PROBLEM REQUIREMENTS: Your answer should be each line of the entries that contains the word "from", copied in full.

RECORDS PROVIDED:
────

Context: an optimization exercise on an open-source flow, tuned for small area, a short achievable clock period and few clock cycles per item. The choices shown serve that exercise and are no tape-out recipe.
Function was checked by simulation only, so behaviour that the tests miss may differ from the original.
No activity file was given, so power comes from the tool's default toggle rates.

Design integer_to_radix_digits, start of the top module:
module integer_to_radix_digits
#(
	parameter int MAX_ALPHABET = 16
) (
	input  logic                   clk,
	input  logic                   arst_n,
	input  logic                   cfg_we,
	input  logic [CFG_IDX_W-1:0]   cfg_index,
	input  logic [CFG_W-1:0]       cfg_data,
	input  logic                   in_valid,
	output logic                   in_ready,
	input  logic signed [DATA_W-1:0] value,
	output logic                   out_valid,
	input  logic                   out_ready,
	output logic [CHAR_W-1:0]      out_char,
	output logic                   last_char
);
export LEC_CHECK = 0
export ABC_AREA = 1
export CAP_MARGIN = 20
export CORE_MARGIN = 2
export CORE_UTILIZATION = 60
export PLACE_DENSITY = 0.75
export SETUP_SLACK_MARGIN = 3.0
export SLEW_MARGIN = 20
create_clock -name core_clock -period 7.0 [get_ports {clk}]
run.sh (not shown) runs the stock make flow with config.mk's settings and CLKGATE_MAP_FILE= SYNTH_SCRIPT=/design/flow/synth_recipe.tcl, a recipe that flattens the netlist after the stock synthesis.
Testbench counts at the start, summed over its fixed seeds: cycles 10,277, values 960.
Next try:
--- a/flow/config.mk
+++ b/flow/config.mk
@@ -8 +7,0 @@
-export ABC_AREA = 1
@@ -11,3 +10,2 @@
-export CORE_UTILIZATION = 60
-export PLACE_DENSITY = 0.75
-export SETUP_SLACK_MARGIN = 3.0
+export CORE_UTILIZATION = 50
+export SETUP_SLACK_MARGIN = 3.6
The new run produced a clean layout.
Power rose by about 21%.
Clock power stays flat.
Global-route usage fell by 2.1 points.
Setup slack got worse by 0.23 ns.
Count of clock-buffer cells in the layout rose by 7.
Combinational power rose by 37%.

────

RESULT OF THE EXERCISE:
Function was checked by simulation only, so behaviour that the tests miss may differ from the original.
No activity file was given, so power comes from the tool's default toggle rates.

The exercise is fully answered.